Double-blind, placebo-controlled antibiotic treatment study of small intestinal bacterial overgrowth in children with chronic abdominal pain

Abstract

Background and objectives: Chronic abdominal pain (CAP) in children may be a precursor to irritable bowel syndrome (IBS) in adults. The prevalence of abnormal lactulose breath tests (LBT) suggesting small intestinal bacterial overgrowth (SIBO) has been reported as 91% in children with CAP and 35% in healthy controls. In addition, patients with IBS with SIBO who responded to nonabsorbable antibiotic treatment with normalization of LBT reported 75% global improvement in symptoms. The aim of the study was to test whether treatment with a nonabsorbable antibiotic may reduce symptoms in children with CAP.

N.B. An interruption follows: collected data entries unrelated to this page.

--- src/rtl/swire_ctrl.sv ---
module swire_ctrl
  import swire_pkg::*;
#(
  parameter int CLK_HZ = 50_000_000,
  parameter int BITS   = 8
) (
  input  logic       clk,
  input  logic       rst,
  input  logic       start,
  input  logic [1:0] cmd,
  input  logic       curBit,
  output logic       busy,
  output logic       done,
  output logic       driveLow,
  output strobe_t    strb
);

  localparam int RSTL_C   = usToCycles(CLK_HZ, 602);
  localparam int MSP_C    = usToCycles(CLK_HZ, 72);
  localparam int RSTH_C   = usToCycles(CLK_HZ, 68 + 260 + 5 + 2);
  localparam int SLOT_C   = usToCycles(CLK_HZ, 70);
  localparam int W0L_C    = usToCycles(CLK_HZ, 63);
  localparam int W1L_C    = usToCycles(CLK_HZ, 7);
  localparam int RL_C     = usToCycles(CLK_HZ, 7);
  localparam int MSR_C    = usToCycles(CLK_HZ, 9);
  localparam int SYNC_LAT = 2;
  localparam int PRES_PT  = MSP_C + SYNC_LAT;
  localparam int RSMP_PT  = MSR_C + SYNC_LAT;
  localparam int MAX_C    = (RSTL_C > RSTH_C) ? RSTL_C : RSTH_C;
  localparam int CNT_W    = $clog2(MAX_C + 1);
  localparam int IDX_W    = (BITS > 1) ? $clog2(BITS) : 1;

  typedef enum logic [1:0] {ST_IDLE, ST_RLOW, ST_RWAIT, ST_SLOT} state_e;

  state_e           state;
  logic [CNT_W-1:0] cnt;
  logic [IDX_W-1:0] bitIdx;
  logic             isRead;
  logic             accept, lastBit, endRlow, endRwait, endSlot;
  logic [CNT_W-1:0] lowLen;

  assign accept   = (state == ST_IDLE) && start && (cmd_e'(cmd) != CMD_NONE);
  assign lastBit  = (bitIdx == IDX_W'(BITS - 1));
  assign endRlow  = (cnt == CNT_W'(RSTL_C - 1));
  assign endRwait = (cnt == CNT_W'(RSTH_C - 1));
  assign endSlot  = (cnt == CNT_W'(SLOT_C - 1));
  assign busy     = (state != ST_IDLE);

  always_comb begin
    if (isRead)      lowLen = CNT_W'(RL_C);
    else if (curBit) lowLen = CNT_W'(W1L_C);
    else             lowLen = CNT_W'(W0L_C);
  end

  assign driveLow = (state == ST_RLOW) || ((state == ST_SLOT) && (cnt < lowLen));

  always_comb begin
    strb = '0;
    if (accept) begin
      strb.clearFlags = 1'b1;
      strb.loadByte   = (cmd_e'(cmd) == CMD_WRITE);
    end
    if (state == ST_RWAIT && cnt == CNT_W'(PRES_PT)) strb.samplePres = 1'b1;
    if (state == ST_SLOT) begin
      if (isRead && cnt == CNT_W'(RSMP_PT)) begin
        strb.shiftBit  = 1'b1;
        strb.useSample = 1'b1;
      end
      if (!isRead && endSlot) strb.shiftBit = 1'b1;
      if (isRead && endSlot && lastBit) strb.finishRead = 1'b1;
    end
  end

  always_ff @(posedge clk) begin
    if (rst) begin
      state  <= ST_IDLE;
      cnt    <= '0;
      bitIdx <= '0;
      isRead <= 1'b0;
      done   <= 1'b0;
    end else begin
      done <= 1'b0;
      unique case (state)
        ST_IDLE: if (accept) begin
          cnt    <= '0;
          bitIdx <= '0;
          isRead <= (cmd_e'(cmd) == CMD_READ);
          state  <= (cmd_e'(cmd) == CMD_RESET) ? ST_RLOW : ST_SLOT;
        end
        ST_RLOW: begin
          cnt <= endRlow ? '0 : cnt + 1'b1;
          if (endRlow) state <= ST_RWAIT;
        end
        ST_RWAIT: begin
          cnt <= cnt + 1'b1;
          if (endRwait) begin
            state <= ST_IDLE;
            done  <= 1'b1;
          end
        end
        ST_SLOT: begin
          cnt <= cnt + 1'b1;
          if (endSlot) begin
            cnt    <= '0;
            bitIdx <= bitIdx + 1'b1;
            if (lastBit) begin
              state <= ST_IDLE;
              done  <= 1'b1;
            end
          end
        end
        default: state <= ST_IDLE;
      endcase
    end
  end

endmodule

Methods: Seventy-five children ages 8 to 18 years with CAP based on Rome II criteria were enrolled. Subjects underwent baseline LBT and completed symptom-based questionnaires. They were then randomized in a 2:1, double-blind fashion to receive a 10-day course of 550 mg of rifaximin or placebo 3 times per day (t.i.d.). LBT and questionnaires were repeated 2 weeks after treatment.

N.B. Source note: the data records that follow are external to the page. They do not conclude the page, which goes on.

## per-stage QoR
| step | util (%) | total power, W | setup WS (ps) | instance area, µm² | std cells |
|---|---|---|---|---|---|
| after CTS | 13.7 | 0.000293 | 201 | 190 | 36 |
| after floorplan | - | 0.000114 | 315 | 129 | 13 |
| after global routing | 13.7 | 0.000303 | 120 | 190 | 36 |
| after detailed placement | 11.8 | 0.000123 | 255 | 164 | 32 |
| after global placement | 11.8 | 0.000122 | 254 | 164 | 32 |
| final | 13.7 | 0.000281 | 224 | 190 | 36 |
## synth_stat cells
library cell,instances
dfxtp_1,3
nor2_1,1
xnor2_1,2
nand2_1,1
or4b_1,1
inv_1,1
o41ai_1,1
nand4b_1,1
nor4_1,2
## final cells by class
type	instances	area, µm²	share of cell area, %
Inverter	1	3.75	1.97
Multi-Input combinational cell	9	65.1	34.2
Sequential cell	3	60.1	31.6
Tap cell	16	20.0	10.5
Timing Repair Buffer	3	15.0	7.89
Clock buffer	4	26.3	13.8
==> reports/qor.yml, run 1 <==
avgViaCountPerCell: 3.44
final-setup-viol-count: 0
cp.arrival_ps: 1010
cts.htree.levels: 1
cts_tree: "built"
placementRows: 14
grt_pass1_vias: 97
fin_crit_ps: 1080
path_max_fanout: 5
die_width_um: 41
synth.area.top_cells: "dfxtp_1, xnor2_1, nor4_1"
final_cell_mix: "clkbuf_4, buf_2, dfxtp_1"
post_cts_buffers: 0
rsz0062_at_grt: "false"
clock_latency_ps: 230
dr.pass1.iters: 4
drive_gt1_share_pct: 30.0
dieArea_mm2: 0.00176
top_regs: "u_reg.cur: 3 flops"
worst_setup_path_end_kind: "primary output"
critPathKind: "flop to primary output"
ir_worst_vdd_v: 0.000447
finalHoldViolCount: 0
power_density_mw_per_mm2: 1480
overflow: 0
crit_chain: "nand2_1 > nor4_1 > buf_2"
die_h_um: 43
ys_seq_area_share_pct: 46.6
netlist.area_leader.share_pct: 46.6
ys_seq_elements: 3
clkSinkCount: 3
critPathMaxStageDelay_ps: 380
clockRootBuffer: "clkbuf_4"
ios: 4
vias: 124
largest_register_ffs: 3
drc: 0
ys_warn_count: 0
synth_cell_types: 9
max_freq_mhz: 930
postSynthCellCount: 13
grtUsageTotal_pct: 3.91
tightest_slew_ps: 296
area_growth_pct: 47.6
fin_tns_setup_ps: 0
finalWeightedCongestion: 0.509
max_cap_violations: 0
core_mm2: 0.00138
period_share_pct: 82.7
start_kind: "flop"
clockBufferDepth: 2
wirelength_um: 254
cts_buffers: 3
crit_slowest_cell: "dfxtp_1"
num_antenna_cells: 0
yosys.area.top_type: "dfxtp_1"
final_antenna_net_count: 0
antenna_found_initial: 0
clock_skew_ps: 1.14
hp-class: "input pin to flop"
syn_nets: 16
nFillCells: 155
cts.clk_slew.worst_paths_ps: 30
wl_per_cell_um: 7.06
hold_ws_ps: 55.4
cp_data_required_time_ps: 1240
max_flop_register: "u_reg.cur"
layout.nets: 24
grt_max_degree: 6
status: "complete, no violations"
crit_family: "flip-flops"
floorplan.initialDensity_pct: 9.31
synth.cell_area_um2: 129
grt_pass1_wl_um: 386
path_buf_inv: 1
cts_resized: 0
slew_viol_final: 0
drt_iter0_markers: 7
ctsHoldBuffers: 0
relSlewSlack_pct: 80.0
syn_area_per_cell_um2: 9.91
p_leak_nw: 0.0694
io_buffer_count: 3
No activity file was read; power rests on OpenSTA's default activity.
==> src/rtl/fcs_pkg.sv <==
package fcs_pkg;

    localparam int REG_W = 8;
    localparam int OP_W  = 8;

    typedef enum logic [1:0] {
        SEQ_IDLE = 2'd0,
        SEQ_ADDR = 2'd1,
        SEQ_CMD  = 2'd2,
        SEQ_BUSY = 2'd3
    } seq_state_t;

    // control register selects
    localparam logic [1:0] SEL_DIV  = 2'd0;
    localparam logic [1:0] SEL_STAT = 2'd1;
    localparam logic [1:0] SEL_CMD  = 2'd2;

    // status write bits
    localparam int STAT_GO_BIT  = 7;
    localparam int STAT_CLR_BIT = 4;

    // permitted operation codes; index order matters for SECURE_OK_MASK
    localparam int NUM_OPS = 5;
    localparam logic [OP_W-1:0] OP_TABLE [NUM_OPS] = '{
        8'h05,  // blank check
        8'h20,  // byte program
        8'h25,  // burst program
        8'h40,  // page erase
        8'h41   // mass erase
    };
    localparam logic [NUM_OPS-1:0] SECURE_OK_MASK = 5'b10001;

    function automatic logic op_known(input logic [OP_W-1:0] c);
        logic hit;
        hit = 1'b0;
        for (int i = 0; i < NUM_OPS; i++) begin
            if (c == OP_TABLE[i]) hit = 1'b1;
        end
        return hit;
    endfunction

endpackage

Results: Forty-nine children received rifaximin and 26 received placebo. There were no differences in demographics between groups. Ninety-four percent who received rifaximin and 92% who received placebo had abnormal baseline LBT, suggesting SIBO (not significant [NS]). There was no significant difference in symptom improvement between groups; however, only 20% of children treated with rifaximin achieved a normalized repeat LBT, demonstrating successful treatment of SIBO.

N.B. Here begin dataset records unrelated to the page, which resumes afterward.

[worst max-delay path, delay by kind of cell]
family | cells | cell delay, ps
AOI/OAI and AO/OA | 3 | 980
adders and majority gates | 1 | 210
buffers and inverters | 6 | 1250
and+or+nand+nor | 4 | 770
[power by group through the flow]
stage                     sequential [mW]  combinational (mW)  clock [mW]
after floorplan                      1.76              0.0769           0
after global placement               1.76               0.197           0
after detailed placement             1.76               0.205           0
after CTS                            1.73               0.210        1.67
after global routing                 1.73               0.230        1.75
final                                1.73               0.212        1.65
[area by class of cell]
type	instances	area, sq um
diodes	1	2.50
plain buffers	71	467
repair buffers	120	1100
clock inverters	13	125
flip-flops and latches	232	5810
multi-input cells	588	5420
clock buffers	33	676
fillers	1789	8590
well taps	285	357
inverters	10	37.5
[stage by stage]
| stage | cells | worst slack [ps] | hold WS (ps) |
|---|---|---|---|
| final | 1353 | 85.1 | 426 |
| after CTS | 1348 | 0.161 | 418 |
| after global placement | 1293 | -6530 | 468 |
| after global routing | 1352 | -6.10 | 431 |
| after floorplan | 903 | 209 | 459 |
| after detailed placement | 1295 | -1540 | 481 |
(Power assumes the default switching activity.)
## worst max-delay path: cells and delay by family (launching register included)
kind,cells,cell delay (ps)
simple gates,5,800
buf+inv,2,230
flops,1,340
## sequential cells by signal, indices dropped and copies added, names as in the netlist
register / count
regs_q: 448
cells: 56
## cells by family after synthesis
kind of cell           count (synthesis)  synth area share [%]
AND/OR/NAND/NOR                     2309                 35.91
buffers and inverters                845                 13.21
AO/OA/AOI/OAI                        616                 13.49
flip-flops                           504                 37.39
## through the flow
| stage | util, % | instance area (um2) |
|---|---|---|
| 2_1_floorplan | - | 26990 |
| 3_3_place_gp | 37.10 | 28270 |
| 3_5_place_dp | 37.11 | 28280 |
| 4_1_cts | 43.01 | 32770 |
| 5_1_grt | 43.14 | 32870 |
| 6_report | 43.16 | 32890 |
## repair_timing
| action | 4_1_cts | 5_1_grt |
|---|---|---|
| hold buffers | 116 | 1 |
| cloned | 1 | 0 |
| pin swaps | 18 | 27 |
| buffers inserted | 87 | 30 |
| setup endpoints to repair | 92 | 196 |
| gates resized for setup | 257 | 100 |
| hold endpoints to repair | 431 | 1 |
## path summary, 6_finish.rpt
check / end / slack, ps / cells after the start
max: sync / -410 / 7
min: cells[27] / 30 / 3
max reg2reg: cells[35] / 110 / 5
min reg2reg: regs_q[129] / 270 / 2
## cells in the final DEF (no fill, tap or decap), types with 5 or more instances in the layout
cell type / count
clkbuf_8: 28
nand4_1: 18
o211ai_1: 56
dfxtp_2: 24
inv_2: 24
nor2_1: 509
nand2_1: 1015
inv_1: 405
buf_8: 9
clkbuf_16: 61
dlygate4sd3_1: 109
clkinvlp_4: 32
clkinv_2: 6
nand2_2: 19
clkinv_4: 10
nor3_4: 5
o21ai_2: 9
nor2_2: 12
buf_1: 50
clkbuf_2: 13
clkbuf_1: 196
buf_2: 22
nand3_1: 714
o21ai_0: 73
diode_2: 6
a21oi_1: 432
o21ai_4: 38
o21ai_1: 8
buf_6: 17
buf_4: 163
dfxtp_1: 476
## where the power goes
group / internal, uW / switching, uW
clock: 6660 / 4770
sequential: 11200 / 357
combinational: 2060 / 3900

Conclusions: Similar to adults with IBS, the prevalence of abnormal LBT suggesting SIBO in children with CAP is high; however, treatment with 10 days of rifaximin has low efficacy in normalizing LBT in this group. Additional studies are needed to determine whether a treatment approach with higher efficacy would lead to improvement in children with CAP.

Trial registration: ClinicalTrials.gov NCT00619970.